One of my favourite psychological theorists and practitioners was British psychoanalyst Donald Winnicott (1896 -1971). He was also a paediatric doctor for forty years at Paddington Green Children’s Hospital in London and serviced as consultant paediatrician to the UK children’s evacuation programme in the Second World War.
Winnicott wrote much about what happens to us in early life, particularly what he called ‘maternal preoccupation’ – the idea that early on in life we need to be responded to by seeing ourselves in someone’s face. In chapter 14 of my book 20 Ways to Break Free from Trauma I write about this concept of inner validation as going something like this: ‘If you see me and know I feel like this and do not reject me for it, I can accept that I have this feeling and be okay’. This process confirms our legitimate place in the world.
If our parent has a rigid face, is too preoccupied emotionally or caught up elsewhere, or is locked into sadness or depression, we will doubt ourselves, tend to be uncertain or anxious around others, patterns that can last the whole of our lives. Many in the world have been insufficiently mirrored in this way, and as a consequence, have a wobbly self image. That may show up as being overly image conscious, checking in the mirror constantly, or quietly ruminating on inadequacies about ourselves. At a more severe level, if we have been profoundly non-mirrored we might feel broken within, as if there is devastation and debris inside and a feeling of emptiness, like we don’t properly exist in the world.
One of the amazing jobs of psychotherapy is a process of long-term giving back what a person brings to us, not just in narrative but in emotional content, which may be layers down from the surface. This demands sensitivity, curiosity and patience over time. Long-term mirroring can be and is often transformational.
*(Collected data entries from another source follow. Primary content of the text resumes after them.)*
--- src/rtl/hp_vpu_pkg.sv ---
// Shared types and constants for the vector unit front end.
// Instruction queue entry layout and default sizing live here.
package hp_vpu_pkg;

  localparam int IQ_DEPTH = 8;
  localparam int IQ_SEQ_W = 8;
  localparam int IQ_XLEN  = 32;

  typedef struct packed {
    logic [31:0]         instr;
    logic [IQ_XLEN-1:0]  rs1;
    logic [IQ_XLEN-1:0]  rs2;
    logic [IQ_SEQ_W-1:0] seq;
  } iq_entry_t;

  localparam int IQ_ENTRY_W = $bits(iq_entry_t);

endpackage

--- src/rtl/hp_vpu_iq_ram.sv ---
// Instruction queue storage: one sync write port, one async read port.
// No reset on the array so it maps onto distributed RAM.
module hp_vpu_iq_ram
  import hp_vpu_pkg::*;
#(
  parameter int DEPTH = IQ_DEPTH,
  parameter int AW    = $clog2(DEPTH)
) (
  input  logic          clk,
  input  logic          we_i,
  input  logic [AW-1:0] waddr_i,
  input  iq_entry_t     wdata_i,
  input  logic [AW-1:0] raddr_i,
  output iq_entry_t     rdata_o
);

  iq_entry_t mem [DEPTH];

  always_ff @(posedge clk) begin
    if (we_i) begin
      mem[waddr_i] <= wdata_i;
    end
  end

  assign rdata_o = mem[raddr_i];

endmodule

--- src/rtl/hp_vpu_iq.sv ---
// Vector instruction queue between the offload port and D2 decode.
// First-word fall-through FIFO with stall hold and flush-to-empty.
module hp_vpu_iq
  import hp_vpu_pkg::*;
#(
  parameter int DEPTH     = IQ_DEPTH,
  parameter int XLEN      = IQ_XLEN,
  parameter int AF_THRESH = DEPTH - 2
) (
  input  logic                     clk,
  input  logic                     rst_n,
  input  logic                     x_valid_i,
  output logic                     x_ready_o,
  input  logic [31:0]              x_instr_i,
  input  logic [XLEN-1:0]          x_rs1_i,
  input  logic [XLEN-1:0]          x_rs2_i,
  output logic                     iq_valid_o,
  output logic [31:0]              iq_instr_o,
  output logic [XLEN-1:0]          iq_rs1_o,
  output logic [XLEN-1:0]          iq_rs2_o,
  output logic [IQ_SEQ_W-1:0]      iq_seq_o,
  input  logic                     stall_i,
  input  logic                     flush_i,
  output logic [$clog2(DEPTH):0]   count_o,
  output logic                     full_o,
  output logic                     empty_o,
  output logic                     almost_full_o
);

  localparam int PW = $clog2(DEPTH);
  localparam int CW = PW + 1;
  localparam logic [CW-1:0] DEPTH_C = CW'(DEPTH);
  localparam logic [CW-1:0] AF_C    = CW'(AF_THRESH);

  logic [PW-1:0]       wr_ptr_q, wr_ptr_d;
  logic [PW-1:0]       rd_ptr_q, rd_ptr_d;
  logic [CW-1:0]       count_q, count_d;
  logic [IQ_SEQ_W-1:0] seq_q, seq_d;

  logic      full, empty;
  logic      enq, deq;
  iq_entry_t wdata, rdata;

  assign full  = (count_q == DEPTH_C);
  assign empty = (count_q == '0);

  // Ready depends only on state and flush, never on stall.
  assign x_ready_o = !full && !flush_i;
  assign enq       = x_valid_i && x_ready_o;
  assign deq       = !empty && !stall_i;

  always_comb begin
    wdata       = '0;
    wdata.instr = x_instr_i;
    wdata.rs1   = x_rs1_i;
    wdata.rs2   = x_rs2_i;
    wdata.seq   = seq_q;
  end

  always_comb begin
    wr_ptr_d = wr_ptr_q;
    rd_ptr_d = rd_ptr_q;
    count_d  = count_q;
    seq_d    = seq_q;
    if (flush_i) begin
      wr_ptr_d = '0;
      rd_ptr_d = '0;
      count_d  = '0;
    end else begin
      if (enq) begin
        wr_ptr_d = wr_ptr_q + PW'(1);
        seq_d    = seq_q + IQ_SEQ_W'(1);
      end
      if (deq) begin
        rd_ptr_d = rd_ptr_q + PW'(1);
      end
      count_d = count_q + CW'(enq) - CW'(deq);
    end
  end

  always_ff @(posedge clk or negedge rst_n) begin
    if (!rst_n) begin
      wr_ptr_q <= '0;
      rd_ptr_q <= '0;
      count_q  <= '0;
      seq_q    <= '0;
    end else begin
      wr_ptr_q <= wr_ptr_d;
      rd_ptr_q <= rd_ptr_d;
      count_q  <= count_d;
      seq_q    <= seq_d;
    end
  end

  hp_vpu_iq_ram #(
    .DEPTH (DEPTH),
    .AW    (PW)
  ) u_ram (
    .clk     (clk),
    .we_i    (enq),
    .waddr_i (wr_ptr_q),
    .wdata_i (wdata),
    .raddr_i (rd_ptr_q),
    .rdata_o (rdata)
  );

  assign iq_valid_o    = !empty;
  assign iq_instr_o    = rdata.instr;
  assign iq_rs1_o      = rdata.rs1;
  assign iq_rs2_o      = rdata.rs2;
  assign iq_seq_o      = rdata.seq;
  assign count_o       = count_q;
  assign full_o        = full;
  assign empty_o       = empty;
  assign almost_full_o = (count_q >= AF_C);

endmodule

--- config.mk ---
export PLATFORM = sky130hd
export DESIGN_NAME = hp_vpu_iq
export DESIGN_NICKNAME = d
export VERILOG_FILES = /design/src/rtl/hp_vpu_pkg.sv /design/src/rtl/hp_vpu_iq_ram.sv /design/src/rtl/hp_vpu_iq.sv
export SDC_FILE = /design/constraint.sdc
export NUM_CORES = 1
export LEC_CHECK = 0
export BUFFER_PORTS_ARGS = -buffer_cell sky130_fd_sc_hd__buf_2
export CAP_MARGIN = 20
export CORE_ASPECT_RATIO = 0.75
export CORE_UTILIZATION = 40
export DETAILED_ROUTE_END_ITERATION = 12
export PLACE_DENSITY = 0.68
export SKIP_LAST_GASP = 1
export SYNTH_ARGS = -nofsm -noshare
export SYNTH_HDL_FRONTEND = slang
export SYNTH_HIERARCHICAL = 1
export SYNTH_SLANG_ARGS = --single-unit
--- constraint.sdc ---
create_clock -name clk -period 12.5 [get_ports clk]
set_clock_uncertainty 0.05 [all_clocks]
set_input_delay 1.25 -clock clk [delete_from_list [all_inputs] [get_ports clk]]
set_output_delay 1.25 -clock clk [all_outputs]
set_load 0.02 [all_outputs]
Word-level counts from Yosys, hierarchy flattened
Memory sizes are Yosys's and may differ from the RTL's. Index checks and enable logic that the tools add are counted.

Output and inout bits: 113. Input port bits: 101. Logic and storage cells: 31. Bits in writable memories: 832. Memories: 1. Register bits after elaboration: 18. ROM bits: 0. Bits in latches: 0.

Memory list: u_ram.mem (depth 8, width 104, read ports 1, clocked after memory_dff 0, write ports 1, line hp_vpu_iq_ram.sv:17) `iq_entry_t mem [DEPTH];`.

Eq/ne operators: 1. $mul: 0. Reductions and logical operators: 11. Muxes and demuxes: 7. Bitwise operators: 1. Add/sub/neg operators: 5. Divide/modulo/power cells: 0. Magnitude comparators: 1. Shift-type cells: 0.

Operator list (number): 3-bit two-way mux (4); 8-bit by 1-bit adder with 8-bit output (second input constant) (1); 3-bit by 1-bit adder with 3-bit output (second input constant) (2); 4-bit by 1-bit adder with 4-bit output (1); 4-bit equality test (second input constant) (1); 4-bit by 3-bit greater-or-equal comparator with 1-bit output (second input constant) (1); 1-bit logical NOT (4); 4-bit logical NOT (1); 4-bit two-way mux (1); 2-bit nonzero test (2); 4-bit by 1-bit subtractor with 4-bit output (1); 1-bit logical AND (3); 1-bit two-way mux (2); 2-bit AND reduction (1); 1-bit inverter (1).

Depth between registers and ports, before layout
Depth in word-level cells: 7. Mapped depth: 13.

By module
Netlist, hierarchy kept.

Modules (own cells, without submodules): hp_vpu_iq_ram (area an instance 31677.9 µm², times used 1, seq. area each 24984.0 µm², cells an instance 1215); hp_vpu_iq (area an instance 1017.2 µm², times used 1, seq. area each 450.4 µm², cells an instance 95).

Least setup slack after synthesis
OpenSTA, ideal clock, no wires.

Path type: input port to flip-flop. Start: in x_valid_i. End: mem u_ram/mem[0][0] in the netlist's numbering, enable pin. Buffers on the path: 0. Data arrival time: 8.746 ns. Cell stages on the path: 4. Path slack: 3.010 ns. Cells stage by stage: inv_1 > nor3_4 > nand2b_1 > nor3_1.

Word-level cells in the longest chain between the ends: 3.

RTL lines: start, declared (line hp_vpu_iq.sv:12) `input logic x_valid_i,`; 1-bit logical AND (line hp_vpu_iq.sv:49) `assign enq = x_valid_i && x_ready_o;`; net enq (line hp_vpu_iq.sv:41) `logic enq, deq;`; 1-bit two-way mux (line hp_vpu_iq_ram.sv:20) `if (we_i) begin`; 1-bit two-way mux (not written as such) (line hp_vpu_iq_ram.sv:21) `mem[waddr_i] <= wdata_i;`; end, declared (line hp_vpu_iq_ram.sv:17).

The timed path passes the listed nets, and every way through them passes these cells.

Worst setup path in the final report
Start: reg rd_ptr_q[0]. End: out iq_rs1_o[20].

Word-level cells in the longest chain between the ends: 1.

RTL lines: start, declared (line hp_vpu_iq.sv:36) `logic [PW-1:0] rd_ptr_q, rd_ptr_d;`; start signal, assigned (line hp_vpu_iq.sv:89) `rd_ptr_q <= rd_ptr_d;`; memory 8 x 104 bit; end, declared (line hp_vpu_iq.sv:19) `output logic [XLEN-1:0] iq_rs1_o,`.

No other way between the ends.

==> flow_summary.yaml <==
run_status:
  status: "finished clean"
placement:
  globalplace.congestion: 0.666
  dp_slack_ns: 7.20
  dp_hpwl_mm: 33.2
  port_buffers: 213
timing:
  rsz0062_at_grt: "false"
  maxSlewViolCount: 0
  min_period_ns: 5.80
  max_freq_ghz: 0.172
  setup_viol: 0
  holdWs_ns: 0.510
  hold_viol_final: 0
  slew_headroom: 0.259
  min_period_over_period: 0.464
  fin_ws_ns: 6.70
  worst_pin_slew_ns: 1.11
  tns_ns: 0
floorplanning:
  io_pins: 214
  rows: 90
  die_h_um: 250
  die_area_sq_um: 82900
  die_width_um: 332
  core_area_sq_um: 80600
  start_util: 0.406
global_route:
  grt_max_degree: 73
  gr-total-overflow: 0
  grt_pass1_wl_mm: 95.2
  antenna_found_initial: 7
  grt_pass1_vias: 15200
  grt_usage: 0.153
route:
  dr.pass1.iters: 7
  vias: 14100
  drtAntennaViolNets: 0
  wl_mm: 63.0
  post_drt_via_cell_ratio: 5.23
  wl_per_cell_um: 23.3
  initialDrtViolationCount: 927
  route.detailed.drc: 0
critical_path:
  start_kind: "flop"
  crit_start: "rd_ptr_q[0]"
  path_max_fanout: 48
  reg2reg_to: "u_ram/mem[3][72]"
  worstPathRequired_ns: 11.20
  endpoint_kind: "primary output"
  endpoint: "iq_rs1_o[20]"
  r2r_setup_slack_ns: 8.65
  r2r_cells: 8
  arrival_ns: 4.50
  path_class: "reg -> out"
  r2r-start: "count_o[2]"
clock_tree:
  clk_pin_slew_ns: 0.06
  cts_root_buffer: "clkbuf_16"
  cts_sinks: 850
  cts.htree.levels: 3
  cts-buffers-inserted: 84
  clk_latency_ns: 0.63
  post_cts_hold_buffer_count: 0
  cts_resized: 0
  ctsLongestPathBuffers: 3
  post-cts-setup-buffers: 0
  cts_tree: "built"
power:
  p_per_area_nw_per_um2: 187
  vdd_ir_drop_max_mv: 0.128
  total_power_w: 0.00705
  p_leak_nw: 12.1
synthesis:
  ys_seq_elements: 850
  syn_nets: 1422
  avgSynthCellArea_sq_um: 25.0
  yosys.area.top_type_share: 0.764
  synth_edf_count: 832
  synth_top_flop_cell: "edfxtp_1"
  ys_warn_count: 6
  synth_area_sq_um: 32700
  synth_area_leaders: "edfxtp_1 76%, mux4_2 14%, mux2_4 3.9%"
  synth_seq_area_share: 0.778
  netlist_instances: 1310
  synth_top_area_cell: "edfxtp_1"
  synth_cell_types: 39
  async_reset_ff_frac: 0.0212
cells_and_area:
  drive_above_1_share: 0.420
  fin_nets: 1686
  final_util: 0.467
  final_common_cell: "edfxtp_1"
  layout_common_cells: "832 x edfxtp_1, 213 x buf_2, 208 x mux4_2, 85 x mux2_4, 85 x clkbuf_16"
  area_delta_synth_final_pct: 15.3
flow_run:
  drv_cap: 0
hold_path:
  min_path_type: "in -> async"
It was Professor Urie Bronfenbenner (1917-2005) who said: ‘Every child needs at least one adult who is irrationally crazy about him or her’. Not all of us have had this good fortune, but many of us find this through falling in love later or through a friend or therapist who sees the good in us, relentlessly believing in us, when we find it hard to do this for ourselves. I think of Winnicott’s phrase ‘The glint in the eye’ to describe this necessary aspect of mirroring. I see this concept in the revelling in being with another person, not because of something transactional or mechanistic that we might get from the encounter, but through the sheer delight of seeing them and understanding them for who they are, warts and all, with realism, with understanding and acceptance of limits, delighting in their company, their uniqueness, the particular mix of who they are right now being just perfect and delightful.